…The preoccupation of decision makers with content and broadcast communication is also not new. In the early 19th century, the explicit policy of the U.S. government was to promote wide dissemination of newspapers. They were regarded as the main tool for keeping citizenry informed and engaged in building a unified nation. Hence newspaper distribution was subsidized from profits on letters…
The policy of the U.S. government to promote newspaper “content” at the expense of person-to-person communication through letters may or may not have been correct. It would be a hard task (and one well beyond the scope of this work) to decide this question. However, there are reasonable arguments that the preoccupation with newspapers harmed the social and commercial development of the country by stifling circulation of the informal, non-content information that people cared about….
A skeptical reader might say that all this historical stuff is amusing but irrelevant. We live in the 21st century, and our high-tech present as well as our future are on the Web, where content is universally regarded as king. Studies of the Internet regularly find that Web traffic makes up 60 to 80% of the bytes that are transmitted. Certainly most of the commercial development effort on the Internet and almost all the attention are devoted to content. Thus even if content was not king in the early 19th or late 20th centuries, it might be king in the 21st.
There are three counterarguments to the above objection, all of which support the “content is not king” thesis. All argue that the dazzling success of the Web has created a misleading picture of what the Internet is, or is likely to evolve towards. One argument, to be discussed in more detail later, is that the future of the Internet is not with the Web, but with programs like Napster or (even more, because of its decentralized nature) Gnutella, which allow for informal sharing of data.
The second argument is that content is not king of the Web. Most of the traffic on the Internet is corporate (especially if we include internal intranet traffic that is not visible on the public backbones)….Because browsers are a user-friendly tool that is ubiquitous, a multitude of services have been squeezed into a Web framework. They help perpetuate the image of the Internet as primarily a content-delivery mechanism. (Note that the Web was invented to allow scientists to communicate with each other and access data, not for content delivery.)

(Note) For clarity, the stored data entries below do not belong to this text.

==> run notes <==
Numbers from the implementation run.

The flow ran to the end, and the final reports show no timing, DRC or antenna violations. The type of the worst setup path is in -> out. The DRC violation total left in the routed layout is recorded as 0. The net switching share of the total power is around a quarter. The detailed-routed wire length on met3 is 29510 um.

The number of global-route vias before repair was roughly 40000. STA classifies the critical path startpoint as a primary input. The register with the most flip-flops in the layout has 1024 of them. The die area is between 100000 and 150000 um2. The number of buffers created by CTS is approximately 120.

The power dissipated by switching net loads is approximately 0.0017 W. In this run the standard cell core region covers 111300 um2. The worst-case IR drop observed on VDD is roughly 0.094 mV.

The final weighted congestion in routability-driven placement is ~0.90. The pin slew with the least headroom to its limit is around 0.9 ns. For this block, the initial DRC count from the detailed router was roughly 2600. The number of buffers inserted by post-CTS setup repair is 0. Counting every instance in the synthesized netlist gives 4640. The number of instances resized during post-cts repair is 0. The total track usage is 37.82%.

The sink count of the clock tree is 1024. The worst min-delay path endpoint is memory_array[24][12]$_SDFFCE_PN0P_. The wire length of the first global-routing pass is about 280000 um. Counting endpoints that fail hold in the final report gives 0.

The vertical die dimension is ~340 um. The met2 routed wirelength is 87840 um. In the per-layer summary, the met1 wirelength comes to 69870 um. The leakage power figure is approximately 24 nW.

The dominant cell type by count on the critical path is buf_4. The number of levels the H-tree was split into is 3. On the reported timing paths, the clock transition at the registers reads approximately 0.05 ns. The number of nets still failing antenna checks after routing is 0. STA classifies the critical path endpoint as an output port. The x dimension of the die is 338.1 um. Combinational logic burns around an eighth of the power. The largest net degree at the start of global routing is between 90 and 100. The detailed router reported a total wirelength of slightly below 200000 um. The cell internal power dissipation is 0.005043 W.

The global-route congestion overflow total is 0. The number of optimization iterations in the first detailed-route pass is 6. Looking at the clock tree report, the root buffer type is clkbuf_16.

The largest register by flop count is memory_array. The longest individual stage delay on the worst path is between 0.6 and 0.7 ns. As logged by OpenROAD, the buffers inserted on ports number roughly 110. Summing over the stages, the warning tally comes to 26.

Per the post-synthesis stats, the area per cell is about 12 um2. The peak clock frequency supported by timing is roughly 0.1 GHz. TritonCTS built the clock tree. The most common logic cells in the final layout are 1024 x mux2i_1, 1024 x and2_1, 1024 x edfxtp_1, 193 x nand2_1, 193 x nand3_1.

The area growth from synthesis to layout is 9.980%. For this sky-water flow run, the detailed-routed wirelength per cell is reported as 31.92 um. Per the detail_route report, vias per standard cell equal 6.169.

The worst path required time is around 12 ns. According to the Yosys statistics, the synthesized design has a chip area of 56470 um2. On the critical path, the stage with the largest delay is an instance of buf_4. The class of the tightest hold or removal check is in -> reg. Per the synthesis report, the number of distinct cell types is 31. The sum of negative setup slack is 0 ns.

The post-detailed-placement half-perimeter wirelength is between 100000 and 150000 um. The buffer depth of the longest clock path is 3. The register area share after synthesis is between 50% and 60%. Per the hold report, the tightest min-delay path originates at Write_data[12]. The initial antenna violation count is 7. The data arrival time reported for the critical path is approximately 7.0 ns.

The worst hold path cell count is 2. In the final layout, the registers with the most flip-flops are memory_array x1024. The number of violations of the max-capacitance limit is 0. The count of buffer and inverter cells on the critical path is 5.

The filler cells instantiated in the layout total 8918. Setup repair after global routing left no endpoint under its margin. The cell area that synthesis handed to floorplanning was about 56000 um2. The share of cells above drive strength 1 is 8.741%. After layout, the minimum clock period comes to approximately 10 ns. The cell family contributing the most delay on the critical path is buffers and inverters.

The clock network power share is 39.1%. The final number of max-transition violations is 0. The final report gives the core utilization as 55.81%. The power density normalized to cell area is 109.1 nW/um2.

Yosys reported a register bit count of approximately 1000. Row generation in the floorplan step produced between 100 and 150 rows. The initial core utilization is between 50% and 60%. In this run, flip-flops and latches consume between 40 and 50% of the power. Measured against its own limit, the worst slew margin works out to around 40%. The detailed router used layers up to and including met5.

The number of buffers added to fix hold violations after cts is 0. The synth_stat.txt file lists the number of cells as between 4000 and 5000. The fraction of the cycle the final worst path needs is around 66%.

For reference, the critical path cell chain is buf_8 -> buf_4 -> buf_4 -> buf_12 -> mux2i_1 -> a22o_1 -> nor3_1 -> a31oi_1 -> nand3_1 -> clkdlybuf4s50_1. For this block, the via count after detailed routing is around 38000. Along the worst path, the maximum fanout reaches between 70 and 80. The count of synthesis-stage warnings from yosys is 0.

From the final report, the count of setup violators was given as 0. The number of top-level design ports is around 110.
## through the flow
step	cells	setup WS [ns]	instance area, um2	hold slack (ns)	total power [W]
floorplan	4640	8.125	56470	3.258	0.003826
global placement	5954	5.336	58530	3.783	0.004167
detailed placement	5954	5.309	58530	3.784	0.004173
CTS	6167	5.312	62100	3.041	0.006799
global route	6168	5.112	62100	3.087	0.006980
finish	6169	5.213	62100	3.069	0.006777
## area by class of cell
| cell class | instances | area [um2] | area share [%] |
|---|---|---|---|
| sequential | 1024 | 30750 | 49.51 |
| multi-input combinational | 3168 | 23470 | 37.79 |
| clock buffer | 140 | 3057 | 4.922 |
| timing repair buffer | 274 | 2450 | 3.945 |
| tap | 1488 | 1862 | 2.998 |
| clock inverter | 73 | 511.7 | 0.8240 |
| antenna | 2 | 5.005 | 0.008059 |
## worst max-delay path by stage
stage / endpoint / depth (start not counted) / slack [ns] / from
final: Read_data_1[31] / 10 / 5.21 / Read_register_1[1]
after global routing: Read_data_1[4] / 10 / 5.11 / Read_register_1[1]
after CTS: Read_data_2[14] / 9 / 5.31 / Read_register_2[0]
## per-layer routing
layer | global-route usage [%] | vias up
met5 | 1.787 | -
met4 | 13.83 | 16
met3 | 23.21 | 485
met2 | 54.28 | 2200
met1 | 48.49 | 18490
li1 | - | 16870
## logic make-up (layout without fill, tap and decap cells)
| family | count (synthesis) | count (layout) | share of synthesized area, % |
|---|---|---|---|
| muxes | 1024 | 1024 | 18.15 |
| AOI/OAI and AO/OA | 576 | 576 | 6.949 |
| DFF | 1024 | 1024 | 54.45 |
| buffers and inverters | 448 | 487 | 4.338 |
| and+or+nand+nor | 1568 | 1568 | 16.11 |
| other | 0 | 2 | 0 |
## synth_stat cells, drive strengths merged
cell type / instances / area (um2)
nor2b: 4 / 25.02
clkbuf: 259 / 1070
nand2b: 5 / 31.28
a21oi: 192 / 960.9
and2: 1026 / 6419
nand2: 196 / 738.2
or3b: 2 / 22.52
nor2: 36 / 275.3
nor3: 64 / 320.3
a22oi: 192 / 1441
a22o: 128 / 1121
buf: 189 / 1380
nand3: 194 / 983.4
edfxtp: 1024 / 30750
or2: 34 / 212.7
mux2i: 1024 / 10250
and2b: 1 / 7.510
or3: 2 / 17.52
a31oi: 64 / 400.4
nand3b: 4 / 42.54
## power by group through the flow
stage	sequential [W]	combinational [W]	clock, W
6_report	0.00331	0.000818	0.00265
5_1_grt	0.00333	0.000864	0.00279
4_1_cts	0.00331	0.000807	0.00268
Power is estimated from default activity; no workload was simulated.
`design/flow/config.mk`:
```
export PLATFORM = sky130hd
export DESIGN_NAME = alu_MIP
export DESIGN_NICKNAME = alu_MIP
export VERILOG_FILES = /design/flow/design.v
export SDC_FILE = /design/flow/constraint.sdc
export NUM_CORES = 4
export LEC_CHECK = 1
export CORE_UTILIZATION = 40
export SYNTH_HDL_FRONTEND = slang
```
`design/flow/constraint.sdc`:
```
current_design alu_MIP

set clk_period 19.3
set clk_io_pct 0.2

create_clock -name clk0 -period $clk_period

set non_clock_inputs [all_inputs -no_clocks]
set_input_delay [expr $clk_period * $clk_io_pct] -clock clk0 $non_clock_inputs
set_output_delay [expr $clk_period * $clk_io_pct] -clock clk0 [all_outputs]
```
`design/flow/run.sh`:
```
#!/bin/bash
# OpenROAD 26Q1-2900-gdf79404cd8, Yosys 0.63+post, stock flow scripts
make -C /OpenROAD-flow-scripts/flow DESIGN_CONFIG=/design/flow/config.mk WORK_HOME=/design/flow/orfs finish
```
`design/flow/design.v`:
```
module alu_MIP (
    input logic [3:0] ALUOp,
    input logic [31:0] a,b,
    output logic [31:0] out,
    output logic zero
);
logic [31:0] case_ALU;
always_comb begin : ALU
    case (ALUOp)
        4'b0000 : case_ALU = a & b;
        4'b0001 : case_ALU = a | b;
        4'b0010 : case_ALU = a + b;
        4'b0110 : case_ALU = a - b;
        4'b0111 : case_ALU = (a < b) ? 32'h0000_0001 : 32'h0000_0000;
        default: case_ALU = 32'hzzzz_zzzz;
    endcase
end
always_comb begin
    zero <= (case_ALU == '0) ? 1 : 0;
    out <= case_ALU;
end
endmodule
```
==> reports/metrics.cfg <==
[routing]
first_iter_violations=614
routedWlPerCell_um=19.0
drt_pre_antenna_iters=5
n_antenna_cell=0
via_per_inst=6.08
drc=0
vias=6669
final_antenna_net_count=0
wl_um=20800

[final_layout]
nFillCells=1360
layout_top_cells=103 x inv_1, 103 x a21oi_1, 102 x ha_1
seq_cell_count=0
drive_above_1_share_pct=4.02
seq_area_um2=0
stdcell_count=1096
syn_to_final_growth_pct=18.9
clock_buffers=0

[grt]
grt_usage_pct=28.4
grt_pass1_wl_um=32200
grt_pass1_vias=5905
antenna_found_initial=0
grt_max_degree=29
grt_overflow=0

[job]
log.warning_count=102
drv_cap=0

[synthesis]
syn_inst=862
netlist_area_um2=5590
yosysUniqueCellTypes=79
ys_area_um2=5590
yosys.stat.seqShare_pct=0
syn_area_per_cell_um2=6.49
ys_warn_count=0
ys_cells=862

[sta]
setup_viol=0
maxSlewViolCount=0
timing.hold.ws_ns=8.99
max_freq_mhz=78.2
tns_ns=0
slew_headroom_pct=46.7
post-route-period-util_pct=66.2
fin_crit_ns=12.78
tightest_slew_ns=0.793
hold_viol_final=0
rsz0062_at_grt=false

[critical_path]
startpoint_type=input pin
path_cells=clkdlybuf4s50_1, inv_1, ha_1, inv_1, a21oi_1, a31oi_1, a211oi_2, nor2b_1, o21a_1, o32a_1, or4b_1, nor4_2, nand4bb_1, nor4_2, clkdlybuf4s50_1
worstPathArrival_ns=8.92
critPathMaxStageDelay_ns=0.58
critPathKind=in -> out
required_ns=15.44
crit_buf_inv=4
cp_slowest_cell=ha_1
critical-path-top-delay-family=AND-OR/OR-AND gates
crit_fanout=12
critPathCaptureType=output pin

[outcome]
outcome=finished, final reports clean

[floorplan]
die-height_um=120
core_area_um2=13500
die_w_um=120
fp_util_pct=41.6
ios=101
fp.dieArea_um2=14500
rows=42

[clocking]
post_cts_resized=0
cts-hold-fix-buffers=0
cts_setup_buffers=0

[power_and_ir_drop]
p_comb_share_pct=100.0
ir_worst_vdd_v=0.0000125
p_int_mw=0.0818
power_frac_seq_pct=0
pwr_density_cell_nw_per_um2=29.2
p_sw_share_pct=57.8
clock_power_share_pct=0
p_leak_nw=2.96
p_switching_mw=0.112
total_power_mw=0.194

[place]
dp_hpwl_um=16700
gp_congestion=0.949
io_buffer_count=101
placedCellCount=1096

[min_path]
hp-class=in -> out
==> /design/flow/design.v <==
`timescale 1ns / 1ps
module reg16(
    input writeEnable,
    input [15:0] data,
    input clk,
    output [15:0] read
    );
	always @(posedge clk)
	read <= data; 
endmodule
==> /design/flow/run.sh <==
#!/bin/bash
# OpenROAD 26Q1-2900-gdf79404cd8, Yosys 0.63+post, stock flow scripts
make -C /OpenROAD-flow-scripts/flow DESIGN_CONFIG=/design/flow/config.mk WORK_HOME=/design/flow/orfs finish
==> /design/flow/config.mk <==
export PLATFORM = sky130hd
export DESIGN_NAME = reg16
export DESIGN_NICKNAME = reg16
export VERILOG_FILES = /design/flow/design.v
export SDC_FILE = /design/flow/constraint.sdc
export NUM_CORES = 4
export LEC_CHECK = 1
export CORE_AREA = 10 10 70 70
export DIE_AREA = 0 0 80 80
==> /design/flow/constraint.sdc <==
current_design reg16

set clk_period 1.0
set clk_io_pct 0.2

create_clock -name clk0 -period $clk_period [get_ports {clk}]

set non_clock_inputs [all_inputs -no_clocks]
set_input_delay [expr $clk_period * $clk_io_pct] -clock clk0 $non_clock_inputs
set_output_delay [expr $clk_period * $clk_io_pct] -clock clk0 [all_outputs]
==> flow_metrics.env <==
# source this file to load flow results
export IMPL_crit_chain="buf_2"
export IMPL_rsz0062_at_grt="no"
export IMPL_regMostFlops="read"
export IMPL_hp_start="data[11]"
export IMPL_antenna_found_initial=0
export IMPL_min_period_over_period_pct=89.99
export IMPL_hold_end="read[11]"
export IMPL_worst_setup_path_end_kind="output pin"
export IMPL_fin_crit_ps=899.9
export IMPL_vias_per_cell=2.500
export IMPL_start_kind="register"
export IMPL_numCtsBuffers=3
export IMPL_htreeDepth=1
export IMPL_combGateArea_um2=0
export IMPL_ys_area_um2=320.3
export IMPL_die_h_um=80
export IMPL_setup_tns_final_ps=0
export IMPL_crit_path_max_incr_delay_ps=310
export IMPL_cts_sinks=16
export IMPL_syn_area_um2=320.3
export IMPL_portBuffers=32
export IMPL_leakagePower_nw=0.2844
export IMPL_avgSynthCellArea_um2=20.02
export IMPL_drtIter0Drc=3
export IMPL_placed_area_um2=698.2
export IMPL_ys_warn_count=2
export IMPL_ir_drop_uv=279.4
export IMPL_fmax_mhz=1111
export IMPL_wirelength_mm=1.033
export IMPL_path_buffers=1
export IMPL_diodes=0
export IMPL_clk_pin_slew_ps=100
export IMPL_grt_pass1_vias=288
export IMPL_ys_types=1
export IMPL_warnings=26
export IMPL_worstPathMaxFanout=1
export IMPL_worst_endpoint_required_ps=800
export IMPL_cap_viol_max_count=0
export IMPL_synth_flops=16
export IMPL_top_regs="read x16"
export IMPL_drt_antenna_violating_nets=0
export IMPL_drc=0
export IMPL_nFillCells=393
export IMPL_crit_slowest_cell="dfxtp_1"
export IMPL_hold_depth=1
export IMPL_first_pass_iters=2
export IMPL_power_density_nw_per_um2=1802
export IMPL_root_buffer="clkbuf_4"
export IMPL_area_growth_pct=106.6
export IMPL_arrival_ps=700
export IMPL_ys_seq_share_pct=100.0
export IMPL_fp_util_pct=9.377
export IMPL_setup_viol=0
export IMPL_grt_usage_pct=3.104
export IMPL_largest_register_ffs=16
export IMPL_drive_gt1_share_pct=50.00
export IMPL_ys_cells=16
export IMPL_timing_slew_headroom_pct=93.60
export IMPL_fin_area_um2=661.9
export IMPL_num_multi_input_gates=0
export IMPL_vias=245
export IMPL_tritoncts="done"
export IMPL_cts_buffer_depth=2
export IMPL_grt_max_degree=10
export IMPL_fp_row_count=21
export IMPL_routabilityCongestion=0.6791
export IMPL_core_area_um2=3416
export IMPL_dieArea_um2=6400
export IMPL_wl_per_cell_um=10.54
export IMPL_fin_util_pct=19.38
export IMPL_netlist_instances=16
export IMPL_crit_family="flip-flops"
export IMPL_final_max_slew_viol_count=0
export IMPL_grt_pass1_wl_mm=1.559
export IMPL_status="complete, no violations"
export IMPL_die_x_um=80
export IMPL_pin_count=34
export IMPL_worst_slew_pin_slew_ps=95.94
export IMPL_hold_class="in -> reg"
export IMPL_gr_total_overflow=0
export IMPL_ctsHoldBuffers=0
export IMPL_crit_type="reg -> out"
export IMPL_hold_violations=0
## cell usage after synthesis
cell | number | share of area, %
dfxtp_1 | 16 | 100
## how the worst max path moves through the flow
stage	from	end	slack (ps)	depth (start not counted)
finish	read[0]	read[0]	100	1
CTS	read[2]	read[2]	1	1
global route	read[14]	read[14]	60	1
## stage by stage
step	worst slack, ps	instances	hold WS (ps)	power [W]
final	100.1	98	345.1	0.001192
after global routing	58.51	98	319.3	0.001261
after CTS	1.385	98	336.7	0.001235
after detailed placement	20.74	94	651.7	0.0008171
after global placement	22.67	94	651.2	0.0008156
after floorplan	538.5	16	227.7	0.0006848
## report_power, final
group / switching (W) / internal (W) / leakage, nW
Clock: 0.000203 / 0.000221 / 0.0210
Sequential: 0.00000760 / 0.000673 / 0.135
Combinational: 0.0000128 / 0.0000742 / 0.128
## layer usage
layer	up-vias	GRT usage [%]	routed length, µm
met5	-	0	0
met4	0	0.7042	0
met3	0	1.250	60
met2	8	5.377	581
met1	116	3.467	391
li1	121	-	-
## what timing repair did
action                                  CTS  global route
gates cloned                              0             0
gates resized                            35            19
buffers inserted                          0             0
endpoints found under the setup margin   16            13
## cell families (layout without fill, tap and decap cells)
family	after synthesis	in the layout	synth area share [%]
buffers and inverters	0	36	0
flip-flops	16	16	100.0
## final cells by class
class | instances | area (µm²) | share of cell area, %
clock buffer | 4 | 36.28 | 5.482
sequential | 16 | 327.8 | 49.53
tap | 46 | 57.56 | 8.696
timing repair buffer | 32 | 240.2 | 36.29
## layout by cell type (no fill, tap or decap)
cell type and n:
buf_2 3, clkbuf_2 13, clkbuf_4 3, clkbuf_8 1
clkdlybuf4s50_1 16, dfxtp_1 10, dfxtp_2 6
Power figures rest on the tool's default switching activity, not on a simulated workload.
==> design.v <==
`timescale 1ns / 1ps
module addsub(
    input [15:0] A,
    input [15:0] B,
    input op,	 
	 output reg [15:0] out
    );
		always begin
			if (op)
				out <= A - B;
			else 
				out <= A + B;
		end
endmodule
==> run.sh <==
#!/bin/bash
# OpenROAD 26Q1-2900-gdf79404cd8, Yosys 0.63+post, stock flow scripts
make -C /OpenROAD-flow-scripts/flow DESIGN_CONFIG=/design/flow/config.mk WORK_HOME=/design/flow/orfs finish
==> config.mk <==
export PLATFORM = sky130hd
export DESIGN_NAME = addsub
export DESIGN_NICKNAME = addsub
export VERILOG_FILES = /design/flow/design.v
export SDC_FILE = /design/flow/constraint.sdc
export NUM_CORES = 4
export LEC_CHECK = 1
export CORE_AREA = 10 10 93 93
export DIE_AREA = 0 0 103 103
==> constraint.sdc <==
current_design addsub

set clk_period 11.8
set clk_io_pct 0.2

create_clock -name clk0 -period $clk_period

set non_clock_inputs [all_inputs -no_clocks]
set_input_delay [expr $clk_period * $clk_io_pct] -clock clk0 $non_clock_inputs
set_output_delay [expr $clk_period * $clk_io_pct] -clock clk0 [all_outputs]
==> reports/metrics.yaml <==
worstHoldStart: "A[0]"
drive_gt1_share_pct: 3.804
drt_iter0_drc: 57
synth-simple-area-share_pct: 20.10
intPower_mw: 0.06940
ys_sh_aoi_pct: 27.18
yosys_warnings: 1
fp_util_pct: 14.65
drv_slew: 0
viasPerCell: 4.095
synthMuxAreaShare_pct: 1.011
topCellsByArea: "xnor2_1, ha_1, a21oi_1"
top_area_share_pct: 20.35
final_core_util_pct: 23.33
holdPathStages: 5
syn_area_per_cell_um2: 7.277
layout_min_cycle_time_ns: 8.224
status: "complete, no violations"
crit_chain: "clkdlybuf4s50_1 > inv_1 > ha_1 > nand2b_1 > or4_1 > nor3_1 > nor2_1 > xnor2_1 > ha_1 > nand4_1 > o22a_2 > or3_1 > a31oi_1 > xnor2_1 > clkdlybuf4s50_1"
clockPowerShare_pct: 0
antenna_found_initial: 0
firstDrtPassIters: 3
relSlewSlack_pct: 64.84
hold_viol_final: 0
cap_violations: 0
cts_hold_buffers: 0
worstMarginPinSlew_ns: 0.5258
dpl.hpwl_um: 2911
most_common_cell: "xnor2_1"
switching_share_pct: 38.32
cellLeakagePower_nw: 0.6194
drtAntennaViolNets: 0
adder_share_pct: 22.25
cp-start-kind: "input port"
pwr_density_cell_mw_per_mm2: 71.37
finalPower_mw: 0.1125
top_logic_kind: "AND-OR/OR-AND gates"
xor_area_share_pct: 25.66
timing.final.crit_share_pct: 69.70
setup_violations: 0
p_comb_share_pct: 100.0
grt_pass1_vias: 1158
design.seq.count: 0
core-area_mm2: 0.006756
diodes: 0
yosys.stat.chipArea_um2: 989.7
synth_area_um2: 989.7
warnings: 32
io_buffers: 49
chipArea_mm2: 0.01061
max_stage_delay_ns: 0.50
seq_area_um2: 0
critPathSlowestCell: "clkdlybuf4s50_1"
synth.distinct_cells: 35
globalplace.congestion: 0.8129
dpl.cell_count: 264
clkbuf_count: 0
fmax_ghz: 0.1216
whs_endpoint: "out[0]"
grtUsageTotal_pct: 5.966
grt_first_pass_wirelength_um: 5147
hold_class: "input port to output pin"
cts_setup_buffers: 0
area_delta_synth_final_pct: 59.29
ioPinCount: 49
grt_max_degree: 16
die_width_um: 103
switchingPower_mw: 0.04312
rows: 30
crit_fanout: 5
worstPathArrival_ns: 5.86
grt_overflow_total: 0
syn_inst: 136
ir_worst_vdd_uv: 28.12
drcViolationCount: 0
wirelength_um: 3163
yosys-top-cells-count: "xnor2_1, a21oi_1, ha_1"
worstPathRequired_ns: 9.44
ys_cells: 136
critical_path.endpoint_type: "output pin"
die_h_um: 103
cts_resized: 0
setup_tns_ns: 0
ys_seq_share_pct: 0
wire_per_inst_um: 11.98
largest_area_cell: "xnor2_1"
preCtsSetupSlack_ns: 3.571
p_seq_share_pct: 0
final-instance-count-excl-fill: 264
setup_ws_ns: 3.576
rsz0062_at_grt: "false"
vias: 1081
worstSetupPathType: "input port to output pin"
[worst max-delay path: cells and delay by family]
kind                       cells  cell delay (ns)
adders and majority gates      2             0.52
AOI/OAI and AO/OA              2             0.44
xor gates and xnor gates       2             0.29
and+or+nand+nor                6             1.26
buffers and inverters          3             1.01
[how the worst max path moves through the flow]
stage,start,end,slack [ns],cells after the start
6_report,B[0],out[12],3.58,15
5_1_grt,B[0],out[12],3.34,15
4_1_cts,B[0],out[12],3.57,15
[per-stage QoR]
stage                     hold WS, ns  area, um^2
after floorplan                 4.831       989.7
after global placement          5.740        1577
after detailed placement        5.727        1577
after CTS                       5.735        1577
after global routing            5.788        1577
final                           5.717        1577
[metal layers]
layer,up-vias,global-route usage (%),share of wire (%)
li1,589,-,-
met1,459,7.094,43
met2,31,10.04,45
met3,2,2.640,11
met4,0,0.5348,0.92
met5,-,0,0
[power by group through the flow]
stage | combinational [mW] | sequential [mW] | clock (mW)
CTS | 0.116 | 0 | 0
global route | 0.126 | 0 | 0
finish | 0.113 | 0 | 0
[placed cells by master, fill, tap and decap left out, types with 2 or more instances in the layout]
cell type        instances
clkdlybuf4s50_1         49
xnor2_1                 23
a21oi_1                 17
ha_1                    16
nor2_1                  14
inv_1                    9
xor2_1                   6
o21ai_0                  6
nand2_1                  6
nand2b_1                 5
a31oi_1                  4
nor3_1                   3
nor2b_1                  2
o211ai_1                 2
a21o_1                   2
[area by class of cell]
type | instances | area [um^2]
multi-input combinational | 126 | 952.2
tap | 80 | 100.1
inverter | 9 | 33.78
timing repair buffer | 49 | 490.5
fill | 746 | 5180
[logic make-up after synthesis]
logic type / Yosys count
buffers and inverters: 10
AOI/OAI and AO/OA: 40
adders and majority gates: 17
muxes: 1
and+or+nand+nor: 39
xor gates and xnor gates: 29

The third and final argument is that even if content were king on the Web now, the Web is not king of the Internet. This may again seem absurd, especially in view of the statistics quoted above, that most of the Internet traffic is Web transfers. However, consider again the U.S. postal system of 1832. Content certainly dominated in terms of volume of data. Newspapers sent by mail weighed about 20 times as much as letters. Further, the density of printed matter is higher than of handwriting, and a typical copy of a newspaper was likely read many more times than a typical letter. Hence newspaper “content” was probably delivering at least a hundred times as much information as letters. But volume is not the same as value. Letters were bringing in 85% of the money needed to run the postal system in 1832. On the Internet in 2000, it is e-mail that is king, even if its volume is small.
– Andrew Odlyzko, Content is not King

I’m not sure I agree with Mr Odlyzko, entirely, but that may only be a matter of semantics. My feverdream defense of ‘content’ a couple of days ago took as its launchpad an understanding of the word that is broader than the one Mr Odlyzko uses (and in some ways is actually diametrically opposed to it, but that’s a side-issue, I think). Blogs as open letters, as content rather than Content….
One of the things Mr Odlyzko is saying is that the internet is not a broadcast medium. As obviously wrong as it seems, thinking it is was one of the core dumbass mistakes that businesses were making before the bubble burst, one of the dumbass mistakes that’s still being made. AOLTimeWarner indeed. LOLTimeWarner, maybe. (Ba-dump dump tish! Thank you, you’ve been a great audience. I’ll be here until Thursday!)
One-to-oneness is where value (questions there are aplently about the word ‘value’, too) lies, more than one-to-manyness (Mr O talks about letters and newspapers, about email and the web). The bridge between the two concepts is (ta-daaa!) the weblog, of course. It’s not email, but it shares much of the intensely personal nature nature of correspondence. It’s not ‘Content’, at least not in the way that Big Media regards it, as a ‘non-recoverable expense‘. But it is true that blogspace contains some of the most compelling writing and imagery and pure fun that’s available on the internet or elsewhere, ‘content’ that’s constantly renewed by the passions of thousands of individuals singing their individual songs for the pure joy of the singing, and for the comradeship that comes from finding people who hear similar music in their heads…
This message of Mr O’s reminds me very much of the sort of thing that a certain Mr Locke (quoted recently here: “You can broaden the pipe as far as you want, but if everybody can play, it’s not broadcast any more. There isn’t that control of the passes. The channel is out of control and that makes it a different game…”) and his cohort of merry cluesters have been saying for a while, and are still saying.
I like it when things come together like that.